The research also reveals for the first time that a specific inflammatory response in the brain may explain why many patients experience memory loss or other forms of cognitive dysfunction after surgery or critical illness.
The findings, from research in mouse models, could lead to human clinical trials within a year, the authors say. Their work is published today in the journal Proceedings of the National Academy of Sciences.
For years, anesthesiologists and neurologists have struggled to explain why some patients, especially the elderly, experience confusion, learning disorders and memory loss after surgery – a condition clinicians call post-operative cognitive decline. While typically short-term, this delirium occurs widely in intensive care units, affecting between 28 and 92 per cent of hospitalized patients, depending on their age, health status and type of surgery. It also has been linked to poorer surgical outcomes, as well as an increased risk of mortality, inability to cope and possible permanent dementia.
Until now, researchers have not clearly understood what causes the disorder or how to treat it. The new research suggests that it is caused by cell-to-cell signalling molecules called cytokines released by cells of the immune system. There are drugs already in use that target the activity of cytokines so it is possible that these drugs could be effective against cognitive decline.
The senior author of the study is Mervyn Maze, MB ChB, Professor and Chair of the Department of Anesthesiology and Perioperative Care at UCSF and a Visiting Professor in the Department of Surgery and Cancer at Imperial College London.

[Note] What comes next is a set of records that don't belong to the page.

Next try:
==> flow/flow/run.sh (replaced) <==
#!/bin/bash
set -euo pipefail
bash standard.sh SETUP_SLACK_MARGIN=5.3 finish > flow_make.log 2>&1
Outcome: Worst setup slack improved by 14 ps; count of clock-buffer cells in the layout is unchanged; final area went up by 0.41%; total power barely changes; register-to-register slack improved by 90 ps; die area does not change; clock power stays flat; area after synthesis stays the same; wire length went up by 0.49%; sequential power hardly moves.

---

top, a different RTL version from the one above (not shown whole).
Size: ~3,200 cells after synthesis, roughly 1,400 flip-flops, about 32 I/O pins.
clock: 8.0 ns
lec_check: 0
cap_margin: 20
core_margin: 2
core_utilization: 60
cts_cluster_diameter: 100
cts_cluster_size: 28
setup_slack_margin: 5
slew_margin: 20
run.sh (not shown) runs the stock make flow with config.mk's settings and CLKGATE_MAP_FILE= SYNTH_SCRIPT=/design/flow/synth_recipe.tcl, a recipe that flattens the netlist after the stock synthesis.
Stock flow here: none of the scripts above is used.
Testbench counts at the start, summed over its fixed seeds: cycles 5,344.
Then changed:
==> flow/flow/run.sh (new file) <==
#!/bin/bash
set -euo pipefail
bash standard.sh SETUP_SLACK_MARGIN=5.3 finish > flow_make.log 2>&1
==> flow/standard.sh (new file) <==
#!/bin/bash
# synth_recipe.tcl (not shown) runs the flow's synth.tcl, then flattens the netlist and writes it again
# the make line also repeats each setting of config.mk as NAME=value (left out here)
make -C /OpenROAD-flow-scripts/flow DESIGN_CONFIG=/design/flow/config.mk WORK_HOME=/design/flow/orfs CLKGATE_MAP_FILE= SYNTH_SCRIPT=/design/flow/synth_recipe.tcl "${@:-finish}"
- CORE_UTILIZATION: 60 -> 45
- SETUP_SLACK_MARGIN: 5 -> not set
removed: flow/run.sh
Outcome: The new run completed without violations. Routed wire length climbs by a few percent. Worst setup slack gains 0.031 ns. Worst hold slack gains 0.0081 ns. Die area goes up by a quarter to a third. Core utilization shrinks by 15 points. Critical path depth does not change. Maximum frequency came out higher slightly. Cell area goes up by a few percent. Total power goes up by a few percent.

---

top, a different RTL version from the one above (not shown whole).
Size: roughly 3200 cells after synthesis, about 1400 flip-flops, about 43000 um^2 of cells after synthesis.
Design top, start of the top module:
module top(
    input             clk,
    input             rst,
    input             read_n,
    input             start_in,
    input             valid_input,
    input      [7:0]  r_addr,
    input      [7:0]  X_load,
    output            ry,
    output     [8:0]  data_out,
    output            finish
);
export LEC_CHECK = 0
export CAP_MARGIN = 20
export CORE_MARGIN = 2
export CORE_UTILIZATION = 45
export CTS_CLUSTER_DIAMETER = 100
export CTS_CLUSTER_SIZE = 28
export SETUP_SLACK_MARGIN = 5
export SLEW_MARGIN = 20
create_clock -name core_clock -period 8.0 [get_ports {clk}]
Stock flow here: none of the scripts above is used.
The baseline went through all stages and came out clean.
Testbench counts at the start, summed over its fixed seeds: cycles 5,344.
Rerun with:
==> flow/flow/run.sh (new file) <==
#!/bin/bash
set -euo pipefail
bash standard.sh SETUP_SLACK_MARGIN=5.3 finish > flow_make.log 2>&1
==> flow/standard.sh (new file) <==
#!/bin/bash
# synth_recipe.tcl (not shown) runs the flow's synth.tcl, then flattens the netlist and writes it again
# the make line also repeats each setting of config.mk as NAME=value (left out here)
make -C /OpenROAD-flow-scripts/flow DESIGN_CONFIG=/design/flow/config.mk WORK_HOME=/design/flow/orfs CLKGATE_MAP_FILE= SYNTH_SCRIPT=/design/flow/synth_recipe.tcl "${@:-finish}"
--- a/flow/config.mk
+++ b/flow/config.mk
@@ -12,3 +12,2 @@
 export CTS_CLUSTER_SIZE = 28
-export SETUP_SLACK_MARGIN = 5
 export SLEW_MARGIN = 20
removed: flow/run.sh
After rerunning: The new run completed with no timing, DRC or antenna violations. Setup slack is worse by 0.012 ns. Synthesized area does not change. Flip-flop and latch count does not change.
What follows belongs to an exercise in optimizing a design on an open flow for small area, a short achievable clock period and few clock cycles; a production flow would make more cautious choices. In this exercise RTL edits were held to simulation tests only and were not proved equivalent to the original. Power and IR drop assume default switching activity.

===== flow/config.mk =====
export PLATFORM = sky130hd
export DESIGN_NAME = JAM
export DESIGN_NICKNAME = JAM
export VERILOG_FILES = /design/flow/design.v
export SDC_FILE = /design/flow/constraint.sdc
export NUM_CORES = 4
export LEC_CHECK = 0
export CAP_MARGIN = 20
export CORE_MARGIN = 2
export CORE_UTILIZATION = 40
export SLEW_MARGIN = 20

===== flow/constraint.sdc =====
create_clock -name core_clock -period 5.0 [get_ports {CLK}]
set_input_delay 1.0000 -clock core_clock [delete_from_list [all_inputs] [get_ports {CLK}]]
set_output_delay 1.0000 -clock core_clock [all_outputs]
set_load 0.01 [all_outputs]

===== flow/design.v =====
module JAM #(
	parameter LIST_COUNT=8,
	parameter FULL_ARRANGE=40320
)(
input CLK,
input RST,
output reg [2:0] W,
output reg [2:0] J,
input [6:0] Cost,
output reg [3:0] MatchCount,
output reg [9:0] MinCost,
output reg Valid );
localparam idle=3'd0,dict_algorithm_step1=3'd1,dict_algorithm_step2=3'd2,
		   dict_algorithm_swap=3'd3,dict_algorithm_step3=3'd4,
		   tally_cost=3'd5,compare_cost=3'd6,output_total=3'd7;
reg [2:0] state,next_state;
reg [2:0] list [0:7];
reg [9:0] MinCost_temp;
reg [2:0] worker_count;
reg [2:0] min_point_idx;
reg [2:0] interchange_point_idx;
integer i;
always@(posedge CLK or posedge RST)begin
	if(RST)
		Valid <= 1'd0;
	else if(state == output_total)
		Valid <= 1'd1;
end
always@(*)begin
	case(state)
		idle:next_state = tally_cost;
		dict_algorithm_step1: next_state =dict_algorithm_step2;
		dict_algorithm_step2: next_state = dict_algorithm_swap;
		dict_algorithm_swap: next_state = dict_algorithm_step3;
		dict_algorithm_step3: next_state = tally_cost;
		tally_cost: next_state = (worker_count == LIST_COUNT-1)? compare_cost:tally_cost;
		compare_cost:next_state = ({list[0],list[1],list[2],list[3],list[4],list[5],list[6],list[7]} == {3'd7,3'd6,3'd5,3'd4,3'd3,3'd2,3'd1,3'd0})? output_total:dict_algorithm_step1;
		output_total: next_state = output_total;
		default:next_state = idle;
	endcase
end
always@(posedge CLK or posedge RST)begin
	if(RST)
		state <= idle;
	else
		state <= next_state;
end
always@(posedge CLK or posedge RST)begin
	if(RST)begin
		list[0]<=0; list[1]<=1; list[2]<=2; list[3]<=3;
        list[4]<=4; list[5]<=5; list[6]<=6; list[7]<=7;
		interchange_point_idx <= 3'd0;
	end
	else begin
		if(state == dict_algorithm_step1)begin
			for(i=2;i<=LIST_COUNT;i=i+1)begin
				if(list[i-1] > list[i-2])
					interchange_point_idx <= i-2;
			end
		end
		else if(state == dict_algorithm_swap)begin
			list[interchange_point_idx] <= list[min_point_idx];
			list[min_point_idx] <= list[interchange_point_idx];
			end
		else if(state == dict_algorithm_step3)begin
			for(i=1;i<LIST_COUNT;i=i+1)begin
				if((interchange_point_idx+i) > (LIST_COUNT-i) && interchange_point_idx+i < LIST_COUNT)begin
					list[interchange_point_idx+i] <= list[LIST_COUNT-i];
					list[LIST_COUNT-i] <= list[interchange_point_idx+i];
				end
			end
		end
	end
end
always@(posedge CLK or posedge RST)begin
	if(RST)begin
		min_point_idx <= 3'd0;
	end
	else if(state == dict_algorithm_step2) begin
		for(i=0;i<LIST_COUNT;i=i+1)begin
			if(i>interchange_point_idx && list[i]>list[interchange_point_idx])
				min_point_idx <= i;
		end
	end
end
always@(*)begin
	if(state == tally_cost)
		{W,J} = {worker_count,list[worker_count]};
	else
		{W,J} = 6'd0;
end
always@(posedge CLK or posedge RST)begin
	if(RST)begin
		MinCost_temp <= 10'd0;
		worker_count <=3'd0;
		MinCost <= 10'b1111111111;
		MatchCount <= 4'd0;
	end
	else if (state == tally_cost)begin
		MinCost_temp <= MinCost_temp + Cost;
		worker_count <= worker_count +1;		
	end
	else if(state == compare_cost)begin
		worker_count <= 0;
		MinCost_temp <= 0;
		if(MinCost > MinCost_temp)begin
			MinCost <= MinCost_temp;
			MatchCount <= 1'd1;
		end
		if(MinCost == MinCost_temp)begin
			MatchCount <= MatchCount + 1'd1; 
		end
	end
end
endmodule

===== flow/run.sh =====
#!/bin/bash
# synth_recipe.tcl (not shown) runs the flow's synth.tcl, then flattens the netlist and writes it again
# the make line also repeats each setting of config.mk as NAME=value (left out here)
make -C /OpenROAD-flow-scripts/flow DESIGN_CONFIG=/design/flow/config.mk WORK_HOME=/design/flow/orfs CLKGATE_MAP_FILE= SYNTH_SCRIPT=/design/flow/synth_recipe.tcl finish
What follows belongs to an exercise in optimizing a design on an open flow for a short achievable clock period and few clock cycles; a production flow would make more cautious choices. In this exercise RTL edits were held to simulation tests only and were not proved equivalent to the original. Power figures rest on the tool's default switching activity, not on a simulated workload.

==> design/flow/design.v <==
module processor(
    input clk,
    input rst,
    output [31:0] imem_addr,
    input [31:0] imem_rdata,
    output [31:0] dmem_addr,
    output [31:0] dmem_wdata,
    output dmem_we,
    input [31:0] dmem_rdata,
    output rf_we,
    output [4:0] rf_waddr,
    output [31:0] rf_wdata
);
    integer k;
    reg [31:0] pcF;
    reg [15:0] biF;             
    reg [15:0] btb_v;
    reg [25:0] btb_tag [0:15];
    reg [29:0] btb_tgt [0:15];
    reg [1:0]  btb_ctr [0:15];
    reg [15:0] btb_short;       
    reg        upd_v;
    reg [3:0]  upd_idx;
    reg [25:0] upd_tag;
    reg [29:0] upd_tgt;
    reg [1:0]  upd_ctr;
    reg        upd_short;
    reg        validD;
    reg [31:0] instrD;
    reg [31:0] oh1D, oh2D;
    reg [31:0] pcD;
    reg        predD, hitD;
    reg [1:0]  ctrD;
    reg [31:0] opA, opB, addrE, sdE;
    reg        fA, fB;
    reg        weE, stE, brE, jalE, jalrE, redirE;
    reg        brLtE, brInvE, brUpdE, shortE, noRedir;
    reg        o_add, o_sub, o_and, o_or, o_xor, o_slt, o_sltu, o_passB, o_link, o_ld;
    reg [4:0]  rdE;
    reg [31:0] pc4E, altE;
    reg [29:0] tgtE;
    reg [29:0] pcE;
    reg        predE, hitE;
    reg [1:0]  ctrE;
    reg [31:0] ResW;
    reg        weW;
    reg [4:0]  rdW;
    reg [31:0] rf [1:31];
    wire [31:0] A = fA ? ResW : opA;
    wire [31:0] B = fB ? ResW : opB;
    wire [31:0] sum  = A + B;
    wire [31:0] diff = A - B;
    wire eq   = (A == B);
    wire lt31 = A[30:0] < B[30:0];
    wire ltS  = (A[31] ^ B[31]) ? A[31] : lt31;
    wire ltU  = (A[31] ^ B[31]) ? B[31] : lt31;
    wire [31:0] resE =
          ({32{o_add}}   & sum)
        | ({32{o_sub}}   & diff)
        | ({32{o_and}}   & (A & B))
        | ({32{o_or}}    & (A | B))
        | ({32{o_xor}}   & (A ^ B))
        | ({32{o_slt}}   & {31'b0, ltS})
        | ({32{o_sltu}}  & {31'b0, ltU})
        | ({32{o_passB}} & B)
        | ({32{o_link}}  & pc4E)
        | ({32{o_ld}}    & dmem_rdata);
    wire condE = brLtE ? ltS : eq;
    wire mispE = brE & (condE ^ brInvE);
    wire mispRedir = mispE & ~(noRedir & ~predD);
    reg         hitF;
    reg [1:0]   ctrF;
    reg         shortF;
    reg [29:0]  tgtF;
    always @(*) begin
        hitF = 1'b0;
        ctrF = 2'b00;
        shortF = 1'b0;
        tgtF = 30'd0;
        for (k = 0; k < 16; k = k + 1) begin
            hitF   = hitF   | (biF[k] & btb_v[k] & (btb_tag[k] == pcF[31:6]));
            ctrF   = ctrF   | ({2{biF[k]}} & btb_ctr[k]);
            shortF = shortF | (biF[k] & btb_short[k]);
            tgtF   = tgtF   | ({30{biF[k]}} & btb_tgt[k]);
        end
    end
    wire        predF  = hitF & ctrF[1] & (~shortF | ctrF[0]);
    wire [31:0] pc4F   = pcF + 32'd4;
    wire [31:0] predPC = predF ? {tgtF, 2'b00} : pc4F;
    assign imem_addr = pcF;
    wire [6:0] opc = instrD[6:0];
    wire [2:0] f3  = instrD[14:12];
    wire [4:0] rs1 = instrD[19:15];
    wire [4:0] rs2 = instrD[24:20];
    wire [4:0] rd  = instrD[11:7];
    wire isR    = opc[6:2] == 5'b01100;
    wire isI    = opc[6:2] == 5'b00100;
    wire isLd   = opc[6:2] == 5'b00000;
    wire isSt   = opc[6:2] == 5'b01000;
    wire isBr   = opc[6:2] == 5'b11000;
    wire isJal  = opc[6:2] == 5'b11011;
    wire isJalr = opc[6:2] == 5'b11001;
    wire isLui  = opc[6:2] == 5'b01101;
    wire regW  = isR | isI | isLd | isJal | isJalr | isLui;
    wire weD   = regW & (rd != 5'd0);
    wire use1  = isR | isI | isBr;             
    wire use2  = isR | isBr;                   
    wire mem   = isLd | isSt | isJalr;         
    wire [31:0] immI = {{20{instrD[31]}}, instrD[31:20]};
    wire [31:0] immS = {{20{instrD[31]}}, instrD[31:25], instrD[11:7]};
    wire [31:0] immB = {{20{instrD[31]}}, instrD[7], instrD[30:25], instrD[11:8], 1'b0};
    wire [31:0] immJ = {{12{instrD[31]}}, instrD[19:12], instrD[20], instrD[30:21], 1'b0};
    wire [31:0] immU = {instrD[31:12], 12'b0};
    wire [31:0] immD = isLui ? immU : immI;
    wire [31:0] immA = isSt ? immS : immI;     
    wire [31:0] tgtD = pcD + (isJal ? immJ : immB);
    wire [31:0] pc4D = pcD + 32'd4;
    reg  [31:0] rf1, rf2;
    always @(*) begin
        rf1 = 32'd0;
        rf2 = 32'd0;
        for (k = 1; k < 32; k = k + 1) begin
            rf1 = rf1 | ({32{oh1D[k]}} & rf[k]);
            rf2 = rf2 | ({32{oh2D[k]}} & rf[k]);
        end
    end
    wire byp1 = weW && rdW == rs1;
    wire byp2 = weW && rdW == rs2;
    wire [31:0] r1 = byp1 ? ResW : rf1;
    wire [31:0] r2 = byp2 ? ResW : rf2;
    wire m1E = weE && rdE == rs1;
    wire m2E = weE && rdE == rs2;
    wire off0 = immA == 32'd0;
    wire agi  = validD & mem & m1E & ~off0;
    wire [31:0] addrRF  = rf1 + immA;
    wire [31:0] addrW   = ResW + immA;
    wire [31:0] addrE_d = ({32{m1E}}          & resE)
                        | ({32{~m1E & byp1}}  & addrW)
                        | ({32{~m1E & ~byp1}} & addrRF);
    wire aluRI = isR | isI;
    wire subR  = isR & instrD[30];
    wire d_add  = aluRI & f3 == 3'b000 & ~subR;
    wire d_sub  = aluRI & f3 == 3'b000 & subR;
    wire d_slt  = aluRI & f3 == 3'b010;
    wire d_sltu = aluRI & f3 == 3'b011;
    wire d_xor  = aluRI & f3 == 3'b100;
    wire d_or   = aluRI & f3 == 3'b110;
    wire d_and  = aluRI & f3 == 3'b111;
    wire jalNoPred = isJal & ~predD;
    wire predNonBr = predD & ~isJal & ~isBr;
    wire goE = validD & ~agi & ~redirE & ~mispE;
    wire [31:0] redirS = jalrE ? {addrE[31:1], 1'b0} : altE;
    wire [31:0] earlyPC = redirE ? redirS : (agi ? pcF : predPC);
    wire [31:0] nextPC  = mispRedir ? altE : earlyPC;
    always @(posedge clk or posedge rst) begin
        if (rst) begin
            pcF    <= 32'd0;
            biF    <= 16'd1;
            btb_v  <= 16'd0;
            upd_v  <= 1'b0;
            validD <= 1'b0;
            weE <= 1'b0; stE <= 1'b0; brE <= 1'b0;
            jalE <= 1'b0; jalrE <= 1'b0; redirE <= 1'b0; brUpdE <= 1'b0;
            weW <= 1'b0;
            for (k = 1; k < 32; k = k + 1)
                rf[k] <= 32'd0;
        end else begin
            pcF <= nextPC;
            biF <= mispRedir ? (16'd1 << altE[5:2]) : (16'd1 << earlyPC[5:2]);
            if (upd_v)
                btb_v[upd_idx] <= 1'b1;
            upd_v <= brUpdE & (hitE | condE ^ brInvE ^ predE) | (jalE & ~hitE);
            if (redirE | mispRedir)
                validD <= 1'b0;
            else if (!agi)
                validD <= 1'b1;
            weE    <= goE & weD;
            stE    <= goE & isSt;
            brE    <= goE & isBr;
            jalE   <= goE & isJal;
            jalrE  <= goE & isJalr;
            redirE <= goE & (isJalr | jalNoPred | predNonBr);
            brUpdE <= goE & (isBr | isJal);
            weW <= weE;
            if (weW)
                rf[rdW] <= ResW;
        end
    end
    always @(posedge clk) begin
        if (upd_v) begin
            btb_tag[upd_idx] <= upd_tag;
            btb_tgt[upd_idx] <= upd_tgt;
            btb_ctr[upd_idx] <= upd_ctr;
            btb_short[upd_idx] <= upd_short;
        end
        upd_idx <= pcE[3:0];
        upd_tag <= pcE[29:4];
        upd_tgt <= tgtE;
        upd_short <= shortE;
        if (jalE)
            upd_ctr <= hitE ? ((ctrE == 2'b11) ? 2'b11 : ctrE + 2'b01) : 2'b11;
        else if (condE ^ brInvE ^ predE)
            upd_ctr <= hitE ? ((ctrE == 2'b11) ? 2'b11 : ctrE + 2'b01) : 2'b11;
        else
            upd_ctr <= (ctrE == 2'b00) ? 2'b00 : ctrE - 2'b01;
        if (!agi) begin
            instrD <= imem_rdata;
            oh1D   <= 32'd1 << imem_rdata[19:15];
            oh2D   <= 32'd1 << imem_rdata[24:20];
            pcD    <= pcF;
            predD  <= predF;
            hitD   <= hitF;
            ctrD   <= ctrF;
        end
        opA   <= r1;
        opB   <= use2 ? r2 : immD;
        addrE <= addrE_d;
        sdE   <= m2E ? resE : r2;
        fA    <= use1 & m1E;
        fB    <= use2 & m2E;
        o_add   <= d_add;
        o_sub   <= d_sub;
        o_and   <= d_and;
        o_or    <= d_or;
        o_xor   <= d_xor;
        o_slt   <= d_slt;
        o_sltu  <= d_sltu;
        o_passB <= isLui;
        o_link  <= isJal | isJalr;
        o_ld    <= isLd;
        brLtE  <= f3[2];
        brInvE <= f3[0] ^ predD;
        shortE  <= isBr & (immB == 32'd8);
        noRedir <= isBr & (immB == 32'd8) & ~predD;
        rdE    <= rd;
        pc4E   <= pc4D;
        altE   <= ((isBr | isJal) & ~predD) ? tgtD : pc4D;
        tgtE   <= tgtD[31:2];
        pcE    <= pcD[31:2];
        predE  <= predD;
        hitE   <= hitD;
        ctrE   <= ctrD;
        ResW <= resE;
        rdW  <= rdE;
    end
    assign dmem_addr  = addrE;
    assign dmem_wdata = sdE;
    assign dmem_we    = stE;
    assign rf_we      = weW;
    assign rf_waddr   = rdW;
    assign rf_wdata   = ResW;
endmodule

“Antibody therapies already are widely used against cytokines to prevent or treat inflammation, so we know that these are effective in humans,” said Professor Maze, who began the research at Imperial before moving to UCSF. “This study suggests that one day we also might be able to use these therapies as a single, pre-surgical dose to prevent cognitive decline in susceptible patients.”
Previous studies have linked post-operative cognitive decline with the rise in blood levels of a cytokine called interleukin-1 beta (IL-1β), which is involved in inflammation. For this study, Maze and his colleagues studied another cytokine called tumour necrosis factor (TNF-α), which is known to regulate the immune system’s inflammatory response before interleukin-1 is produced.
Working with Professor Sir Marc Feldmann – a pioneer in cytokine research in inflammatory disorders and Head of the Kennedy Institute of Rheumatology at Imperial College London – the team gave a single dose of anti-TNF antibody to mice before giving them surgery. They found that the treatment decreased blood levels of IL-1β, limited inflammation in the brain and prevented the mice from showing behavioural signs of cognitive decline.
The research suggests that TNF acts “upstream” of IL-1 and triggers a cascade of immune responses during surgery that provokes the production of IL-1 in the brain, Professor Maze said. That in turn contributes to cognitive decline after surgery or critical illness.
“This is an important observation, as it demonstrates that cytokines are potential therapeutic targets in a wider range of diseases, not just autoimmune disease and cancer for which they are known targets,” Professor Feldmann said. “Moreover, effective therapeutics already are available, with a known safety profile and modest cost if used short term.”
The study was supported by the Westminster Medical School Research Trust, in London, the Mathilda and Terence Kennedy Institute of Rheumatology Trust, and Arthritis Research UK.
Arthritis Research UK-funded research at its Kennedy Institute of Rheumatology was instrumental in showing the substantial health benefits of anti-TNF therapy in patients with rheumatoid arthritis and has transformed the lives of millions of people worldwide. Medical director of the charity Professor Alan Silman said: “This research shows the potential that these drugs have in other areas of health.”
1. Journal reference
N Terrando et al. Tumor necrosis factor-α triggers a cytokine cascade yielding postoperative cognitive decline. Proceedings of the National Academy of Sciences, 1 November 2010.